Human activity can directly trigger exacerbating factors such as over farming, excessive irrigation, deforestation, and erosion adversely impact the ability of the land to capture and hold water.  In arid climates, the main source of erosion is wind.  Erosion can be the result of material movement by the wind.  The wind can cause small particles to be lifted and therefore moved to another region (deflation).  Suspended particles within the wind may impact on solid objects causing erosion by abrasion (ecological succession). Wind erosion generally occurs in areas with little or no vegetation, often in areas where there is insufficient rainfall to support vegetation.

Loess is a homogeneous, typically nonstratified, porous, friable, slightly coherent, often calcareous, fine-grained, silty, pale yellow or buff, windblown (Aeolian) sediment. It generally occurs as a widespread blanket deposit that covers areas of hundreds of square kilometers and tens of meters thick. Loess often stands in either steep or vertical faces. Loess tends to develop into highly rich soils. Under appropriate climatic conditions, areas with loess are among the most agriculturally productive in the world. Loess deposits are geologically unstable by nature, and will erode very readily. Therefore, windbreaks (such as big trees and bushes) are often planted by farmers to reduce the wind erosion of loess.  Wind erosion is much more severe in arid areas and during times of drought. For example, in the Great Plains, it is estimated that soil loss due to wind erosion can be as much as 6100 times greater in drought years than in wet years.

Consequences 

One can divide the effects of droughts and water shortages into three groups: environmental, economic and social (including health).
 In the case of environmental effects: lower surface and subterranean water-levels, lower flow-levels (with a decrease below the minimum leading to direct danger for amphibian life), increased pollution of surface water, the drying out of wetlands, more and larger wildfires, higher deflation intensity, loss of biodiversity, worse health of trees and the appearance of pests and dendroid diseases.
 Economic losses include lower agricultural, forests, game and fishing output, higher food-production costs, lower energy-production levels in hydro plants, losses caused by depleted water tourism and transport revenue, problems with water supply for the energy sector and for technological processes in metallurgy, mining, the chemical, paper, wood, foodstuff industries etc., disruption of water supplies for municipal economies. 
 Social and health costs include the negative effect on the health of people directly exposed to this phenomenon (excessive heat waves), possible limitation of water supplies, increased pollution levels, high food-costs, stress caused by failed harvests, water scarcity, etc. This explains why droughts and water scarcity operate as a factor which increases the gap between developed and developing countries.

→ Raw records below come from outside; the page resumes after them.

**src/rtl/pg_pkg.sv**
```systemverilog
package pg_pkg;
   typedef enum logic {
      CH_LOW = 1'b0,
      CH_OK  = 1'b1
   } chan_st_e;
endpackage

```
**src/rtl/pg_hyst_cmp.sv**
```systemverilog
module pg_hyst_cmp
   import pg_pkg::*;
#(
   parameter int CODE_W = 10,
   parameter int LO     = 256,
   parameter int HYS    = 8
) (
   input  logic              clk,
   input  logic              rst_n,
   input  logic [CODE_W-1:0] code,
   output logic              healthy,
   output logic              below
);
   localparam int RISE_I = LO + HYS;
   localparam logic [CODE_W-1:0] FALL_C = CODE_W'(LO);
   localparam logic [CODE_W-1:0] RISE_C = CODE_W'(RISE_I);

   if (LO < 1)                  $error("pg_hyst_cmp: LO must be positive");
   if (HYS < 0)                 $error("pg_hyst_cmp: HYS must not be negative");
   if (RISE_I >= (1 << CODE_W)) $error("pg_hyst_cmp: LO+HYS exceeds code range");

   chan_st_e st_q;

   assign below = (code < FALL_C);

   if (HYS == 0) begin : g_plain
      always_ff @(posedge clk or negedge rst_n) begin
         if (!rst_n)      st_q <= CH_LOW;
         else if (below)  st_q <= CH_LOW;
         else             st_q <= CH_OK;
      end
   end else begin : g_band
      always_ff @(posedge clk or negedge rst_n) begin
         if (!rst_n)              st_q <= CH_LOW;
         else if (below)          st_q <= CH_LOW;
         else if (code >= RISE_C) st_q <= CH_OK;
      end
   end

   assign healthy = (st_q == CH_OK);


   rise_level_chk: assert property (@(posedge clk) disable iff (!rst_n)
      $rose(healthy) |-> ($past(code) >= RISE_C));


   fall_level_chk: assert property (@(posedge clk) disable iff (!rst_n)
      $fell(healthy) |-> ($past(code) < FALL_C));
endmodule

```
**src/rtl/pg_delay_timer.sv**
```systemverilog
module pg_delay_timer #(
   parameter int DELAY_TICKS = 250
) (
   input  logic clk,
   input  logic rst_n,
   input  logic clear,
   input  logic tick,
   output logic done
);
   localparam int CNT_W = $clog2(DELAY_TICKS + 1);
   localparam logic [CNT_W-1:0] LAST = CNT_W'(DELAY_TICKS);

   if (DELAY_TICKS < 1) $error("pg_delay_timer: DELAY_TICKS must be at least 1");

   logic [CNT_W-1:0] cnt_q;

   assign done = (cnt_q == LAST);

   always_ff @(posedge clk or negedge rst_n) begin
      if (!rst_n)              cnt_q <= '0;
      else if (clear)          cnt_q <= '0;
      else if (tick && !done)  cnt_q <= cnt_q + 1'b1;
   end


   cnt_bound_chk: assert property (@(posedge clk) disable iff (!rst_n)
      cnt_q <= LAST);


   clear_zero_chk: assert property (@(posedge clk) disable iff (!rst_n)
      $past(clear) |-> (cnt_q == '0));
endmodule

```
**src/rtl/pwr_good_gen.sv**
```systemverilog
module pwr_good_gen #(
   parameter int CODE_W      = 10,
   parameter int DET_LO      = 256,
   parameter int DET_HYS     = 8,
   parameter int V5_LO       = 880,
   parameter int V5_HYS      = 8,
   parameter int DELAY_TICKS = 250
) (
   input  logic              clk,
   input  logic              rst_n,
   input  logic              tick,
   input  logic              en,
   input  logic [CODE_W-1:0] det_code,
   input  logic [CODE_W-1:0] v5_code,
   output logic              pg
);
   if (CODE_W < 2) $error("pwr_good_gen: CODE_W too small");

   logic det_ok, det_below, v5_ok, v5_below;
   logic fail_now, qual, done;

   pg_hyst_cmp #(.CODE_W(CODE_W), .LO(DET_LO), .HYS(DET_HYS)) u_det (
      .clk(clk), .rst_n(rst_n), .code(det_code),
      .healthy(det_ok), .below(det_below));

   pg_hyst_cmp #(.CODE_W(CODE_W), .LO(V5_LO), .HYS(V5_HYS)) u_v5 (
      .clk(clk), .rst_n(rst_n), .code(v5_code),
      .healthy(v5_ok), .below(v5_below));

   assign fail_now = !en || det_below || v5_below;
   assign qual     = en && det_ok && v5_ok;

   pg_delay_timer #(.DELAY_TICKS(DELAY_TICKS)) u_tmr (
      .clk(clk), .rst_n(rst_n), .clear(fail_now || !qual),
      .tick(tick), .done(done));

   always_ff @(posedge clk or negedge rst_n) begin
      if (!rst_n) pg <= 1'b0;
      else        pg <= !fail_now && qual && done;
   end


   pg_rise_chk: assert property (@(posedge clk) disable iff (!rst_n)
      $rose(pg) |-> $past(done));


   en_low_chk: assert property (@(posedge clk) disable iff (!rst_n)
      !$past(en) |-> !pg);


   det_drop_chk: assert property (@(posedge clk) disable iff (!rst_n)
      $past(det_below) |-> !pg);


   v5_drop_chk: assert property (@(posedge clk) disable iff (!rst_n)
      $past(v5_below) |-> !pg);
endmodule

```
**config.mk**
```make
export PLATFORM = sky130hd
export DESIGN_NAME = pwr_good_gen
export DESIGN_NICKNAME = d
export VERILOG_FILES = /design/src/rtl/pg_pkg.sv /design/src/rtl/pg_hyst_cmp.sv /design/src/rtl/pg_delay_timer.sv /design/src/rtl/pwr_good_gen.sv
export SDC_FILE = /design/constraint.sdc
export NUM_CORES = 1
export LEC_CHECK = 0
export BUFFER_PORTS_ARGS = -buffer_cell sky130_fd_sc_hd__buf_2
export CAP_MARGIN = 20
export CELL_PAD_IN_SITES_DETAIL_PLACEMENT = 2
export CELL_PAD_IN_SITES_GLOBAL_PLACEMENT = 2
export CORE_MARGIN = 10
export CORE_UTILIZATION = 25
export DETAILED_ROUTE_END_ITERATION = 6
export PLACE_DENSITY = 0.79
export SYNTH_ARGS = -nofsm -noshare
export SYNTH_HDL_FRONTEND = slang
export SYNTH_SLANG_ARGS = --single-unit
```
**constraint.sdc**
```tcl
create_clock -name clk -period 1.9 [get_ports clk]
set_input_delay 0.19 -clock clk [delete_from_list [all_inputs] [get_ports clk]]
set_output_delay 0.19 -clock clk [all_outputs]
set_load 0.05 [all_outputs]
```
* Word-level counts from Yosys, hierarchy flattened
Index checks and enable logic that the tools add are counted.
Storage, ports and cells: input port bits 24, logic and storage cells 31, bits in registers 11, output and inout bits 1
Operators by class: magnitude comparators 4, reductions and logical operators 15, eq/ne operators 1, mux-type cells 6, add/subtract/negate cells 1
Operators with widths (number):
- two-way mux 8 bit | 2
- >= comparator 10 bit, second input constant | 1
- >= comparator 10 x 9 -> 1 bit, second input constant | 1
- < comparator 10 bit, second input constant | 1
- < comparator 10 x 9 -> 1 bit, second input constant | 1
- adder 8 x 1 -> 8 bit, second input constant | 1
- equality test 8 bit, second input constant | 1
- nonzero test 2 bit | 3
- logical AND 1 bit | 5
- zero test 1 bit | 4
- two-way mux 1 bit | 4
- logical OR 1 bit | 3

* Depth between registers and ports, before layout
word-level depth 6, mapped depth 5, depth with buffers taken out 5

* Modules after synthesis
From an unflattened synthesis, not the netlist that was laid out.
Second synthesis, totals: cells, all modules 61, area, all modules 621.8 µm²
Modules (own cells, without submodules):
- pg_delay_timer | area an instance 465.4 µm², instances 1, cells an instance 46, sequential area each 200.2 µm²
- pg_hyst_cmp (u_v5) | area an instance 53.8 µm², instances 1, cells an instance 5, sequential area each 25.0 µm²
- pg_hyst_cmp (u_det) | area an instance 51.3 µm², instances 1, cells an instance 5, sequential area each 25.0 µm²
- pwr_good_gen | area an instance 51.3 µm², instances 1, cells an instance 5, sequential area each 25.0 µm²

* Least setup slack after synthesis
OpenSTA, ideal clock, no wires.
path kind flip-flop to flip-flop, start point reg u_v5.st_q (netlist: u_v5.healthy), end point reg u_tmr.cnt_q[1], setup time 0.101 ns, required time 1.799 ns, arrival 1.236 ns, stages on the path, launching flop included 5, clock period less this slack 1.337 ns, slack 0.563 ns, path through dfrtp_1 > nand3_1 > or4_4 > buf_6 > nor4_1
On the way: word-level cells in the longest chain between the ends 4, elaborated cells on any way between the ends 5, those cells by class mux: 1; reduce/logical: 4
Ends and longest elaborated chain:
- start: declaration | line pg_hyst_cmp.sv:22 | chan_st_e st_q;
- start signal: assignment | line pg_hyst_cmp.sv:34 | if (!rst_n) st_q <= CH_LOW;
- start signal: assignment | line pg_hyst_cmp.sv:35 | else if (below) st_q <= CH_LOW;
- start signal: assignment | line pg_hyst_cmp.sv:36 | else if (code >= RISE_C) st_q <= CH_OK;
- logical AND 1 bit (*) | line pwr_good_gen.sv:31 | assign qual = en && det_ok && v5_ok;
- zero test 1 bit (*) | line pwr_good_gen.sv:34 | .clk(clk), .rst_n(rst_n), .clear(fail_now || !qual),
- logical OR 1 bit (*) | line pwr_good_gen.sv:34
- two-way mux 8 bit / nonzero test 2 bit (equally long branches)
- end signal: assignment | line pg_delay_timer.sv:22 | else if (tick && !done) cnt_q <= cnt_q + 1'b1;
- end: declaration | line pg_delay_timer.sv:15 | logic [CNT_W-1:0] cnt_q;
Mark *: on every way between the ends. The rest lies on a longest branch, timed or not. A chain may end at the register's enable or synchronous reset.

* Worst setup path in the final report
start point reg u_tmr.cnt_q[3], end point reg u_tmr.cnt_q[0]
On the way: word-level cells in the longest chain between the ends 4
Ends and longest elaborated chain:
- equality test 8 bit | line pg_delay_timer.sv:17 | assign done = (cnt_q == LAST);
- zero test 1 bit | line pg_delay_timer.sv:22
- logical AND 1 bit | line pg_delay_timer.sv:22
- nonzero test 2 bit (no line)
Every way passes these cells.

==> run metrics <==
Clock H-tree levels 1; outcome finished, final reports clean; endpoint required time on the critical path 2.10 ns; DRC violation count after routing 0; synthesized area per cell 9.473 um^2; number of unique standard cell types used by synthesis 22; vertical die dimension 68.86 um; total number of yosys warnings 0; WL/cell 15.90 um; aggregate routed wire length 1.765 mm; Worst setup endpoint u_tmr.cnt_q[0]$_DFFE_PN0P_; type of the worst setup path reg -> reg; number of max-slew violations in the final report 0; clock latency on the worst-skew pair 0.28 ns; area of the die 4742 um^2; setup repair after global routing missed its margin false; initial detailed-routing violation count 6; Setup Skew 0.001313 ns; Sw Pwr 105.3 uW; die outline width 68.86 um; critical path peak fanout 8; number of gates resized after cts 0; setup TNS 0 ns; number of nets in the final layout 110; clock-pin slew on the worst setup and hold paths 0.07 ns; number of buffers added by the clock tree synthesis step 3; total power draw 441.3 uW; proportion of layout cells with a drive suffix above 1 0.2651; length of the first detailed-routing pass in iterations 3; Final Setup Violations 0; clock tree from TritonCTS built; sequential fraction of design power 0.538; number of nets in the synthesized netlist 89; fraction of the core area covered by cells at the end of the flow 0.3272; number of instances in the synthesized netlist 63; Seq cells post-synth 11; clock root cell sky130_fd_sc_hd__clkbuf_4; initial standard-cell utilization of the core 0.2672; area growth from synthesis to layout 22.43%; total track usage 0.08238; r2r startpoint u_tmr.cnt_q[3]$_DFFE_PN0P_; number of buffer cells added on primary ports 18; total half-perimeter wirelength after legalization and detailed placement 1.402 mm; Max VDD drop 0.2807 mV; summed instance area of the synthesized netlist 596.8 um^2; Ports 25; Hold Fails Final Rpt 0; worst reg2reg path depth 3; vias in the first global route 637; most frequent standard cell in the layout excluding fill and tap cells sky130_fd_sc_hd__buf_2; capturing element type of the critical path flip-flop; post-route fraction of the period consumed by the critical path 0.8289; RD Place Congestion 0.6943; leftover overflow at the end of global routing 0; Logic pwr share 0.081; maximum number of buffers from clock root to sink 2; Placement Rows 17; final setup slack of the worst path 0.3252 ns; capture point of the worst reg-to-reg path u_tmr.cnt_q[0]$_DFFE_PN0P_; classification of the worst-slack hold path in -> reg; diodes inserted 0; relative slew slack 0.7632; cell-internal power 336.0 uW; wire length of the first global-routing pass 2.898 mm; routed vias/inst 5.180; power share of the clock group 0.381; initial antenna violation count 0; Final ANT Viol Nets 0; Data arrival, critical path 1.77 ns; core region area 2233 um^2; Final min period 1.575 ns; vias after detailed routing 575; dpl ws 0.3343 ns; number of fill cells in the layout 275; leakage dissipation 0.3033 nW; Pwr per Cell Area 604.0 nW/um^2; critical path launch point type flip-flop; Worst R2R Setup Slack 0.33 ns; largest net degree at the start of global routing 12; most frequent cells in the layout 18 x sky130_fd_sc_hd__buf_2, 11 x sky130_fd_sc_hd__dfrtp_1, 6 x sky130_fd_sc_hd__nand2_1; launch point of the critical path u_tmr.cnt_q[3]$_DFFE_PN0P_; actual slew at the worst max-slew pin 0.3541 ns; fraction of power spent switching nets 0.2387; count of max-cap constraint violations 0; portion of the post-synthesis area used by sequential elements 0.4612; maximum frequency from static timing analysis 635.0 MHz; count of clock tree sinks 11
==> timing repair <==
item | in CTS | in global routing
buffers inserted | 0 | 0
endpoints found under the hold margin | 11 | 0
hold buffers | 1 | 0
==> worst max-delay path: stages, from the launching register on <==
cell	delay [ns]
sky130_fd_sc_hd__dfrtp_1	0.44
sky130_fd_sc_hd__nand4_1	0.34
sky130_fd_sc_hd__or4_1	0.58
sky130_fd_sc_hd__a31oi_1	0.14
==> cell usage after synthesis <==
cell type / n / area, um^2
sky130_fd_sc_hd__o2111ai_1: 2 / 17.52
sky130_fd_sc_hd__xor2_1: 2 / 17.52
sky130_fd_sc_hd__o311a_1: 1 / 10.01
sky130_fd_sc_hd__or4_4: 1 / 11.26
sky130_fd_sc_hd__or4_1: 1 / 7.510
sky130_fd_sc_hd__buf_2: 1 / 5.000
sky130_fd_sc_hd__nand2_1: 6 / 22.52
sky130_fd_sc_hd__nand4_1: 3 / 18.77
sky130_fd_sc_hd__or3_1: 3 / 18.77
sky130_fd_sc_hd__nor2_1: 5 / 18.77
sky130_fd_sc_hd__o21ai_0: 3 / 15.01
sky130_fd_sc_hd__a31oi_1: 2 / 12.51
sky130_fd_sc_hd__nand2b_1: 1 / 6.260
sky130_fd_sc_hd__nor4_1: 4 / 25.02
sky130_fd_sc_hd__buf_6: 2 / 22.52
sky130_fd_sc_hd__inv_1: 3 / 11.26
sky130_fd_sc_hd__a21oi_1: 5 / 25.02
sky130_fd_sc_hd__nand3_1: 3 / 15.01
sky130_fd_sc_hd__a21o_1: 1 / 7.510
sky130_fd_sc_hd__ha_1: 2 / 25.02
sky130_fd_sc_hd__dfrtp_1: 11 / 275.3
sky130_fd_sc_hd__o311ai_0: 1 / 8.760
==> sequential cells by signal (all words and copies together) (netlist names) <==
signal	cells
u_tmr.cnt_q	8
u_det.healthy	1
pg	1
u_v5.healthy	1
==> metal layers <==
layer | wire, um | track usage
met1 | 709 | 0.08241
met5 | 0 | 0
met3 | 149 | 0.05475
met4 | 20 | 0.02956
met2 | 885 | 0.1347
==> power groups by stage <==
stage	sequential, mW	combinational (mW)	clock, mW
after floorplan	0.242	0.0107	0
after detailed placement	0.242	0.0352	0
after CTS	0.237	0.0368	0.181
after global routing	0.238	0.0410	0.195
final	0.237	0.0358	0.168
after global placement	0.242	0.0335	0
==> through the flow <==
stage               hold WS, ns  instance area (um^2)  instances
finish                   0.1051                 730.7        111
global route            0.09346                 730.7        111
CTS                     0.09381                 730.7        111
detailed placement      0.08380                 694.4        106
global placement        0.07773                 694.4        106
floorplan               -0.1056                 596.8         63
==> cell type report <==
type | count | area, um^2 | area share
clock buffers | 4 | 26.28 | 0.03596
inverters | 3 | 11.26 | 0.01541
repair buffers | 19 | 100.1 | 0.1370
multi-input cells | 46 | 282.8 | 0.3870
flip-flops and latches | 11 | 275.3 | 0.3767
well taps | 28 | 35.03 | 0.04795
==> cells by family (layout without fill, tap and decap cells) <==
kind of cell    count (synthesis)  in the layout  share of synthesized area
flops                          11             11                     0.4612
fa+ha+maj                       2              2                    0.04192
xor+xnor                        2              2                    0.02936
compound gates                 15             15                     0.1614
simple gates                   27             27                     0.2411
buf+inv                         6             26                    0.06498
==> worst min-delay path by stage <==
stage / depth (start not counted) / startpoint / slack (ns) / endpoint
3_5_place_dp: 1 / rst_n / 0.08 / u_tmr.cnt_q[0]$_DFFE_PN0P_
6_report: 2 / det_code[9] / 0.11 / u_det.healthy$_DFFE_PN0P_
2_1_floorplan: 0 / rst_n / -0.11 / pg$_DFF_PN0_
4_1_cts: 2 / det_code[9] / 0.09 / u_det.healthy$_DFFE_PN0P_
3_3_place_gp: 1 / rst_n / 0.08 / u_tmr.cnt_q[0]$_DFFE_PN0P_
5_1_grt: 2 / det_code[9] / 0.09 / u_det.healthy$_DFFE_PN0P_
(Power assumes the default switching activity.)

Effects vary according to vulnerability. For example, subsistence farmers are more likely to migrate during drought because they do not have alternative food-sources. Areas with populations that depend on water sources as a major food-source are more vulnerable to famine.

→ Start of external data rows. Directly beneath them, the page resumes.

**src/rtl/pael_pkg.sv**
```systemverilog
package pael_pkg;
   localparam int unsigned N_ERR = 4;

   typedef enum logic [1:0] {
      ERR_CTO = 2'd0,
      ERR_CA  = 2'd1,
      ERR_UC  = 2'd2,
      ERR_UR  = 2'd3
   } err_id_e;

   localparam int unsigned A_COR_STAT = 0;
   localparam int unsigned A_COR_MASK = 1;
   localparam int unsigned A_UNC_STAT = 2;
   localparam int unsigned A_UNC_MASK = 3;
   localparam int unsigned A_UNC_SEV  = 4;
   localparam int unsigned A_FEP      = 5;
   localparam int unsigned A_HDR_BASE = 6;
endpackage

```
**src/rtl/pael_classify.sv**
```systemverilog
module pael_classify
   import pael_pkg::*;
(
   input  logic [N_ERR-1:0] ev,
   input  logic [N_ERR-1:0] sev,
   input  logic             cto_retry,
   output logic [N_ERR-1:0] adv,
   output logic [N_ERR-1:0] nonfatal,
   output logic [N_ERR-1:0] fatal
);
   for (genvar g = 0; g < N_ERR; g++) begin : g_cls
      assign fatal[g] = ev[g] & sev[g];
      if (g == int'(ERR_CTO)) begin : g_timeout
         // timeout is advisory only when the requester retries
         assign adv[g]      = ev[g] & ~sev[g] &  cto_retry;
         assign nonfatal[g] = ev[g] & ~sev[g] & ~cto_retry;
      end else begin : g_completion
         assign adv[g]      = ev[g] & ~sev[g];
         assign nonfatal[g] = 1'b0;
      end
   end
endmodule

```
**src/rtl/pael_regs.sv**
```systemverilog
module pael_regs
   import pael_pkg::*;
#(
   parameter int unsigned WORD_W = 32,
   parameter int unsigned ADDR_W = 4
) (
   input  logic              clk,
   input  logic              rst_n,
   input  logic              wr_en,
   input  logic [ADDR_W-1:0] wr_addr,
   input  logic [WORD_W-1:0] wr_data,
   input  logic              set_cor,
   input  logic [N_ERR-1:0]  set_unc,
   output logic              cor_stat,
   output logic              cor_mask,
   output logic [N_ERR-1:0]  unc_stat,
   output logic [N_ERR-1:0]  unc_mask,
   output logic [N_ERR-1:0]  unc_sev
);
   logic hit_cstat, hit_cmask, hit_ustat, hit_umask, hit_usev;
   logic [N_ERR-1:0] unc_clr;
   logic             cor_clr;

   assign hit_cstat = wr_en && (wr_addr == ADDR_W'(A_COR_STAT));
   assign hit_cmask = wr_en && (wr_addr == ADDR_W'(A_COR_MASK));
   assign hit_ustat = wr_en && (wr_addr == ADDR_W'(A_UNC_STAT));
   assign hit_umask = wr_en && (wr_addr == ADDR_W'(A_UNC_MASK));
   assign hit_usev  = wr_en && (wr_addr == ADDR_W'(A_UNC_SEV));

   assign cor_clr = hit_cstat & wr_data[0];
   assign unc_clr = hit_ustat ? wr_data[N_ERR-1:0] : '0;

   always_ff @(posedge clk) begin
      if (!rst_n) begin
         cor_stat <= 1'b0;
         cor_mask <= 1'b0;
         unc_stat <= '0;
         unc_mask <= '0;
         unc_sev  <= '0;
      end else begin
         cor_stat <= (cor_stat & ~cor_clr) | set_cor;
         unc_stat <= (unc_stat & ~unc_clr) | set_unc;
         if (hit_cmask) cor_mask <= wr_data[0];
         if (hit_umask) unc_mask <= wr_data[N_ERR-1:0];
         if (hit_usev)  unc_sev  <= wr_data[N_ERR-1:0];
      end
   end


   adv_sets_cor_chk: assert property (@(posedge clk) disable iff (!rst_n)
      set_cor |=> cor_stat);


   mask_hold_chk: assert property (@(posedge clk) disable iff (!rst_n)
      !(wr_en && wr_addr == ADDR_W'(A_UNC_MASK)) |=> $stable(unc_mask));
endmodule

```
**src/rtl/pael_hdr_log.sv**
```systemverilog
module pael_hdr_log
   import pael_pkg::*;
#(
   parameter int unsigned HDR_WORDS = 4,
   parameter int unsigned WORD_W    = 32,
   localparam int unsigned FEP_W    = $clog2(N_ERR),
   localparam int unsigned HDR_W    = HDR_WORDS * WORD_W
) (
   input  logic             clk,
   input  logic             rst_n,
   input  logic [N_ERR-1:0] log_req,
   input  logic [N_ERR-1:0] unc_stat,
   input  logic [HDR_W-1:0] hdr_in,
   output logic [FEP_W-1:0] fep,
   output logic [HDR_W-1:0] hdr_log
);
   logic [FEP_W-1:0] pick;
   logic             any_req;
   logic             busy;

   always_comb begin
      pick    = '0;
      any_req = |log_req;
      for (int i = N_ERR - 1; i >= 0; i--) begin
         if (log_req[i]) pick = FEP_W'(i);
      end
   end

   assign busy = unc_stat[fep];

   always_ff @(posedge clk) begin
      if (!rst_n) begin
         fep     <= '0;
         hdr_log <= '0;
      end else if (any_req && !busy) begin
         fep     <= pick;
         hdr_log <= hdr_in;
      end
   end


   log_locked_chk: assert property (@(posedge clk) disable iff (!rst_n)
      busy |=> ($stable(fep) && $stable(hdr_log)));


   first_claim_chk: assert property (@(posedge clk) disable iff (!rst_n)
      (!busy && any_req) |=> unc_stat[fep]);
endmodule

```
**src/rtl/pcie_adv_err_log.sv**
```systemverilog
module pcie_adv_err_log
   import pael_pkg::*;
#(
   parameter int unsigned HDR_WORDS = 4,
   parameter int unsigned WORD_W    = 32,
   parameter int unsigned ADDR_W    = 4,
   localparam int unsigned FEP_W    = $clog2(N_ERR),
   localparam int unsigned HDR_W    = HDR_WORDS * WORD_W
) (
   input  logic              clk,
   input  logic              rst_n,
   input  logic              ev_cto,
   input  logic              cto_retry,
   input  logic              ev_ca,
   input  logic              ev_uc,
   input  logic              ev_ur,
   input  logic [HDR_W-1:0]  hdr_in,
   input  logic              en_cor,
   input  logic              en_nonfatal,
   input  logic              en_fatal,
   input  logic [ADDR_W-1:0] reg_addr,
   input  logic              reg_we,
   input  logic [WORD_W-1:0] reg_wdata,
   output logic [WORD_W-1:0] reg_rdata,
   output logic              msg_cor,
   output logic              msg_nonfatal,
   output logic              msg_fatal
);
   if (WORD_W < N_ERR) begin : g_bad_word
      $error("WORD_W must hold every error status bit");
   end
   if ((2 ** ADDR_W) < (A_HDR_BASE + HDR_WORDS)) begin : g_bad_addr
      $error("ADDR_W too small for the header log window");
   end
   if (HDR_WORDS < 1) begin : g_bad_hdr
      $error("HDR_WORDS must be at least 1");
   end

   logic [N_ERR-1:0] ev_vec, adv, nonfatal, fatal;
   logic [N_ERR-1:0] set_unc, log_req;
   logic             set_cor;
   logic             cor_stat, cor_mask;
   logic [N_ERR-1:0] unc_stat, unc_mask, unc_sev;
   logic [FEP_W-1:0] fep;
   logic [HDR_W-1:0] hdr_log;

   assign ev_vec = {ev_ur, ev_uc, ev_ca, ev_cto};

   pael_classify i_cls (
      .ev        (ev_vec),
      .sev       (unc_sev),
      .cto_retry (cto_retry),
      .adv       (adv),
      .nonfatal  (nonfatal),
      .fatal     (fatal)
   );

   // advisory errors reach the uncorrectable status only past the advisory mask
   assign set_cor = |adv;
   assign set_unc = fatal | nonfatal | (adv & {N_ERR{~cor_mask}});
   assign log_req = set_unc & ~unc_mask;

   pael_regs #(.WORD_W(WORD_W), .ADDR_W(ADDR_W)) i_regs (
      .clk      (clk),
      .rst_n    (rst_n),
      .wr_en    (reg_we),
      .wr_addr  (reg_addr),
      .wr_data  (reg_wdata),
      .set_cor  (set_cor),
      .set_unc  (set_unc),
      .cor_stat (cor_stat),
      .cor_mask (cor_mask),
      .unc_stat (unc_stat),
      .unc_mask (unc_mask),
      .unc_sev  (unc_sev)
   );

   pael_hdr_log #(.HDR_WORDS(HDR_WORDS), .WORD_W(WORD_W)) i_log (
      .clk      (clk),
      .rst_n    (rst_n),
      .log_req  (log_req),
      .unc_stat (unc_stat),
      .hdr_in   (hdr_in),
      .fep      (fep),
      .hdr_log  (hdr_log)
   );

   always_ff @(posedge clk) begin
      if (!rst_n) begin
         msg_cor      <= 1'b0;
         msg_nonfatal <= 1'b0;
         msg_fatal    <= 1'b0;
      end else begin
         msg_cor      <= en_cor & set_cor & ~cor_mask;
         msg_nonfatal <= en_nonfatal & |(nonfatal & ~unc_mask);
         msg_fatal    <= en_fatal & |(fatal & ~unc_mask);
      end
   end

   always_comb begin
      reg_rdata = '0;
      case (reg_addr)
         ADDR_W'(A_COR_STAT): reg_rdata[0] = cor_stat;
         ADDR_W'(A_COR_MASK): reg_rdata[0] = cor_mask;
         ADDR_W'(A_UNC_STAT): reg_rdata[N_ERR-1:0] = unc_stat;
         ADDR_W'(A_UNC_MASK): reg_rdata[N_ERR-1:0] = unc_mask;
         ADDR_W'(A_UNC_SEV):  reg_rdata[N_ERR-1:0] = unc_sev;
         ADDR_W'(A_FEP):      reg_rdata[FEP_W-1:0] = fep;
         default: begin
            for (int k = 0; k < int'(HDR_WORDS); k++) begin
               if (reg_addr == ADDR_W'(A_HDR_BASE + k))
                  reg_rdata = hdr_log[k*WORD_W +: WORD_W];
            end
         end
      endcase
   end


   adv_no_nonfatal_chk: assert property (@(posedge clk) disable iff (!rst_n)
      msg_nonfatal |-> $past(ev_cto && !cto_retry));


   cor_enable_chk: assert property (@(posedge clk) disable iff (!rst_n)
      msg_cor |-> $past(en_cor));


   fatal_enable_chk: assert property (@(posedge clk) disable iff (!rst_n)
      msg_fatal |-> $past(en_fatal));
endmodule

```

Environmental and economic consequences 
Common environmental and economic consequences of drought include:
 Diminished crop growth or yield productions and carrying capacity for livestock
 Alter the functional diversity of plant communities which can impact net primary production and other ecosystem services.
 Wildfires, such as Australian bushfires and wildfires in the United States, become more common during times of drought and may cause human deaths.
 Dust bowls, themselves a sign of erosion, which further erode the landscape
 Dust storms, when drought hits an area suffering from desertification and erosion
 Habitat damage, affecting both terrestrial and aquatic wildlife
 Alteration of diversity of plant communities, which can have an impact on net primary production and other ecosystem services.
 Reduced electricity production due to reduced water-flow through hydroelectric dams
 Shortages of water for industrial users
 Snake migration, which results in snake-bites
 Exposure and oxidation of acid sulfate soils due to falling surface- and ground-water levels.
 Reduced water quality, because lower water-flows reduce dilution of pollutants and increase contamination of remaining water-sources. 
 Land degradation and loss of soil moisture, resulting in the destruction of cropland productivity.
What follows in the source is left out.